[Saved data entries]
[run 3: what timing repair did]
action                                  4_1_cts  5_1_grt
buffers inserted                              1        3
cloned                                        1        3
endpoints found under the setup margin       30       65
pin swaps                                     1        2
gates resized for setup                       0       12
---
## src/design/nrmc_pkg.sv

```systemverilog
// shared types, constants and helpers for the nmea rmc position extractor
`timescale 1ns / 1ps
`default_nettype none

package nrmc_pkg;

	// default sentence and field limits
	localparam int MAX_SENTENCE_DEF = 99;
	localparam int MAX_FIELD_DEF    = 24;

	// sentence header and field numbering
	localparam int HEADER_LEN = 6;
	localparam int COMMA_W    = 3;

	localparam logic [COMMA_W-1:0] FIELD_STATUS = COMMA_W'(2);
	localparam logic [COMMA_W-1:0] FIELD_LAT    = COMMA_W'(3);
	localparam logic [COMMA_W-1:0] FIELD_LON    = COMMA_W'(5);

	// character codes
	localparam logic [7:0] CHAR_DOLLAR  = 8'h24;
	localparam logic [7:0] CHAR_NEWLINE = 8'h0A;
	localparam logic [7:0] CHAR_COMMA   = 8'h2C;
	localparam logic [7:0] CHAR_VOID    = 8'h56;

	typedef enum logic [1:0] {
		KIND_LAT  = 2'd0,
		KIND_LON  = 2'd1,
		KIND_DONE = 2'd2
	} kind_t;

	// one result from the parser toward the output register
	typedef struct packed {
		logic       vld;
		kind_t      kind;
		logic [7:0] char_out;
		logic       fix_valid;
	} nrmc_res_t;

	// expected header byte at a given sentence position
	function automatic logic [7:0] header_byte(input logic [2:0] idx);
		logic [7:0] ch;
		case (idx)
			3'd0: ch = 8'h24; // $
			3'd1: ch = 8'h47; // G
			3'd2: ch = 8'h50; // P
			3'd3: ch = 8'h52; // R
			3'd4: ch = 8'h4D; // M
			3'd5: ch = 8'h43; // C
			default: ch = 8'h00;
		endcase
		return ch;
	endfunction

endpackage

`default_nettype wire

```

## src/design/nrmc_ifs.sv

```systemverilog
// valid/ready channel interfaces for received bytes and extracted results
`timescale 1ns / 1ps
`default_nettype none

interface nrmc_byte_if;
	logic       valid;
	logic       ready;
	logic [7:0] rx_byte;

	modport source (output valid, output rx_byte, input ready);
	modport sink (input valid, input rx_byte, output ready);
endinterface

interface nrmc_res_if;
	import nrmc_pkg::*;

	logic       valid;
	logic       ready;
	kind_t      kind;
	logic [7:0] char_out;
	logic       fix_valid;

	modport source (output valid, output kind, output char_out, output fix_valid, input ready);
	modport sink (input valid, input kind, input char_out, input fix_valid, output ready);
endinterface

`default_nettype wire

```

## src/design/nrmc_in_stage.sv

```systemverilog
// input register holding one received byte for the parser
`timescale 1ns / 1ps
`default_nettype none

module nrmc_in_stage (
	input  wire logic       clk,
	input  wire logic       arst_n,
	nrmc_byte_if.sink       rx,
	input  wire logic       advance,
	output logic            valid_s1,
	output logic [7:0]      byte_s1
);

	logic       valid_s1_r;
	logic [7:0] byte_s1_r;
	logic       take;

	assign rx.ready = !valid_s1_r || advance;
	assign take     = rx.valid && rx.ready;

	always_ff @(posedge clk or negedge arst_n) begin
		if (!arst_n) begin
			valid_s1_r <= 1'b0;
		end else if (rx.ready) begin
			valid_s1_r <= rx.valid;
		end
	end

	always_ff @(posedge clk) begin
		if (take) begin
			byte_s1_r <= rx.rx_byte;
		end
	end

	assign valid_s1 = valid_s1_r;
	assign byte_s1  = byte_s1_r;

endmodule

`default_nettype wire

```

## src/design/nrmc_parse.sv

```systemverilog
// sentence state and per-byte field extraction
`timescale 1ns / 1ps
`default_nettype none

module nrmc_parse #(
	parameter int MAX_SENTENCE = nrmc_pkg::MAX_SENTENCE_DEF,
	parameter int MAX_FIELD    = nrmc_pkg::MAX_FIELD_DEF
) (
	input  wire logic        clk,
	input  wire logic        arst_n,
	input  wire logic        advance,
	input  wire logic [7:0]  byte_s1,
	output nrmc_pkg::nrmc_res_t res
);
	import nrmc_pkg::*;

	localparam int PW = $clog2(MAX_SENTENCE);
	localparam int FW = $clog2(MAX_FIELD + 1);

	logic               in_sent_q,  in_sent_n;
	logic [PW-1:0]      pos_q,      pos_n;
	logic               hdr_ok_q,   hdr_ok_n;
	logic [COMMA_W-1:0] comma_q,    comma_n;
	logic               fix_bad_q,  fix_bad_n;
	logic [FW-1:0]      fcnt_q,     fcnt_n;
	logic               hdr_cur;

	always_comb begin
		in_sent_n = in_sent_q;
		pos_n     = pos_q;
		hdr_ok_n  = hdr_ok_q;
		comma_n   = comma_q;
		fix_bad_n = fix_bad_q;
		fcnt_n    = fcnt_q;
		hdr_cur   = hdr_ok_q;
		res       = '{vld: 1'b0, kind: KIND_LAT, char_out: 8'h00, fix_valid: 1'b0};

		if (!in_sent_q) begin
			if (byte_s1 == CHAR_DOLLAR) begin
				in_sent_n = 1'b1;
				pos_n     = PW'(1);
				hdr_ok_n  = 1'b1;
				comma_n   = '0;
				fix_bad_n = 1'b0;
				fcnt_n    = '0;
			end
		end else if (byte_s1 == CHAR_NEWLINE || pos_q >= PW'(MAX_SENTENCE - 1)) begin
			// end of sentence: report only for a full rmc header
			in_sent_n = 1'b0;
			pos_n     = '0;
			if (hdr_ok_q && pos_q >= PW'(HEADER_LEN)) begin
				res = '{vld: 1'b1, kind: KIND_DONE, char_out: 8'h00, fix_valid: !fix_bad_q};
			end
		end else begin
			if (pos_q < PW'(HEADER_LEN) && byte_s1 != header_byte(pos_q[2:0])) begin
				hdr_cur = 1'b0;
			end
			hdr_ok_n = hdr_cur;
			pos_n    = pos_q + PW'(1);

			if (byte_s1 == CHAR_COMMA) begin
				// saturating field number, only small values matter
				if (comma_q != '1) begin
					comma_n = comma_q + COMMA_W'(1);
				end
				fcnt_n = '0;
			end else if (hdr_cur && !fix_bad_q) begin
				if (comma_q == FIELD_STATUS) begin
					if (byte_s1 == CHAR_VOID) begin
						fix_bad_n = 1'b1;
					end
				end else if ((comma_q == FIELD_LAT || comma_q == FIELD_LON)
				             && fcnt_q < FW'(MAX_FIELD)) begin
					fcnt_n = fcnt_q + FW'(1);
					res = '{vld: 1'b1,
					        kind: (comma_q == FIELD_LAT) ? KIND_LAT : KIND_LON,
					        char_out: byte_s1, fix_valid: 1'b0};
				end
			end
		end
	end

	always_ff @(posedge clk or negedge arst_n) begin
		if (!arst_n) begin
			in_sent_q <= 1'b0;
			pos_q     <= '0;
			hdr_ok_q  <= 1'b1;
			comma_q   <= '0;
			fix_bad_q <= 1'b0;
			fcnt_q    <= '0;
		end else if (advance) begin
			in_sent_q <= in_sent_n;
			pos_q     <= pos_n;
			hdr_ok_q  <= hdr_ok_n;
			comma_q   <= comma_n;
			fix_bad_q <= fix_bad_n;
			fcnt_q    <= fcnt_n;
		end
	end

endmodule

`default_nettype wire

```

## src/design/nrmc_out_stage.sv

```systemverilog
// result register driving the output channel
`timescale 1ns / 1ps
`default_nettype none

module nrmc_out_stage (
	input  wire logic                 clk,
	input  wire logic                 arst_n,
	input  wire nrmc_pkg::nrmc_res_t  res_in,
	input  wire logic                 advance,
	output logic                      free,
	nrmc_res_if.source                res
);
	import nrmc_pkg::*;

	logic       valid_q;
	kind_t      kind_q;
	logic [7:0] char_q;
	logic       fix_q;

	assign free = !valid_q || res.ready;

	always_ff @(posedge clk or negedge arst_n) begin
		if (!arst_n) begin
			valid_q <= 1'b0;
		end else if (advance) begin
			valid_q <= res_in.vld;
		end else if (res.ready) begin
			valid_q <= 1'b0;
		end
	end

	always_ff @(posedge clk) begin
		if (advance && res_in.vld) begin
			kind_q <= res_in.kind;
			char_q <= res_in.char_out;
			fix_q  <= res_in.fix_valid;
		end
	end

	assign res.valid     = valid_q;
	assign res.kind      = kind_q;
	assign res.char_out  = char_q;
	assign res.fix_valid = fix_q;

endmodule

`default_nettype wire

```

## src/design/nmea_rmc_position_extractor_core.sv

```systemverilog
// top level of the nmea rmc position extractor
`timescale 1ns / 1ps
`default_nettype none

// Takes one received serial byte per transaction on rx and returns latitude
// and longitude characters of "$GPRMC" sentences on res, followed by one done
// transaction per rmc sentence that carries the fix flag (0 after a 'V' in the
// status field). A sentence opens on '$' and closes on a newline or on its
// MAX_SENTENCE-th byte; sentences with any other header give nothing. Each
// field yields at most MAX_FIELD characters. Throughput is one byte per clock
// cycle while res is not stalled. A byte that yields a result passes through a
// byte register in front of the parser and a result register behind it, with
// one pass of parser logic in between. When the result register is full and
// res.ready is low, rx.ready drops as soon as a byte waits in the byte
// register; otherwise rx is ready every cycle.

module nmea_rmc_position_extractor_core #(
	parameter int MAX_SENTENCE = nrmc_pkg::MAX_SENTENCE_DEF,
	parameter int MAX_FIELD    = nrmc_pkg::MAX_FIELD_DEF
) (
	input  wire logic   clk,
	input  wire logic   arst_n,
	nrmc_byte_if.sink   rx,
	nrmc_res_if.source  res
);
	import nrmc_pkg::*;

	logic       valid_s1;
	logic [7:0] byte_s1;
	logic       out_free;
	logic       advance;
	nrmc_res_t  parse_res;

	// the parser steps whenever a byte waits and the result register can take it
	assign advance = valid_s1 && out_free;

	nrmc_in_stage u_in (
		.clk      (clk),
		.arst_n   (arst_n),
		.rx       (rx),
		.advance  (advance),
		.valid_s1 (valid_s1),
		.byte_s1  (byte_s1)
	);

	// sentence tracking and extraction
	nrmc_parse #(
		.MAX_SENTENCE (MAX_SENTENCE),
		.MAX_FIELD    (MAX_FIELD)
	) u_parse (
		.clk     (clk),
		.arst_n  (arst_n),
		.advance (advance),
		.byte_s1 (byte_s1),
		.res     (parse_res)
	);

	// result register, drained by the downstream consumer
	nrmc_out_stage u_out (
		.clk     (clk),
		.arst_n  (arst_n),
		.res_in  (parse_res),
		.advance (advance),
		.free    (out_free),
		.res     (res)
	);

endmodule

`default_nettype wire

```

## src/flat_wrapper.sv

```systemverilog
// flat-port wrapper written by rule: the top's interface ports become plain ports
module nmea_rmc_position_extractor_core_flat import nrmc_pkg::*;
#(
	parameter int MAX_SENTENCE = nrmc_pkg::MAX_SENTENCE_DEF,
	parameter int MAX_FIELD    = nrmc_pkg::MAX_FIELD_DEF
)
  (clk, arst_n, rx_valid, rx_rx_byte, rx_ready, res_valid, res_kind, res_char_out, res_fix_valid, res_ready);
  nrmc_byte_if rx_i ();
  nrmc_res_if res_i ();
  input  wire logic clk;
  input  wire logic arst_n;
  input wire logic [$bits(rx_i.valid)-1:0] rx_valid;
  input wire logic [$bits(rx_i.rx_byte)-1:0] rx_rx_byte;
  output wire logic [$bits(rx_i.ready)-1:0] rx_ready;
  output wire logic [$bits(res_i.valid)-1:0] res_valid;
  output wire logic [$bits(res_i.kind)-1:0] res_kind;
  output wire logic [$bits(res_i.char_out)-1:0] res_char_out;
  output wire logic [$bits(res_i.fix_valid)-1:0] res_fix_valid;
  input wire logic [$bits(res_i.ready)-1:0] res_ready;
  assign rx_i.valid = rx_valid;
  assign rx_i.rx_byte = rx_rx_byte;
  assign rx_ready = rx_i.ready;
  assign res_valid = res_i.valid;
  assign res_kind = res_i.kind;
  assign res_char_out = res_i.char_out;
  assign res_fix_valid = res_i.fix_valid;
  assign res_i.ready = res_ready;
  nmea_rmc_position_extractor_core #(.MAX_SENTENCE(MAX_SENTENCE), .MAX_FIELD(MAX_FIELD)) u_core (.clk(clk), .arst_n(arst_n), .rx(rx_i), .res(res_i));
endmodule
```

• Problem description: An exact, complete copy of the lines above from the one with "[run 3: what timing repair did]" through the one with "gates resized for" is the whole answer.

• Finished task:
[run 3: what timing repair did]
action                                  4_1_cts  5_1_grt
buffers inserted                              1        3
cloned                                        1        3
endpoints found under the setup margin       30       65
pin swaps                                     1        2
gates resized for setup                       0       12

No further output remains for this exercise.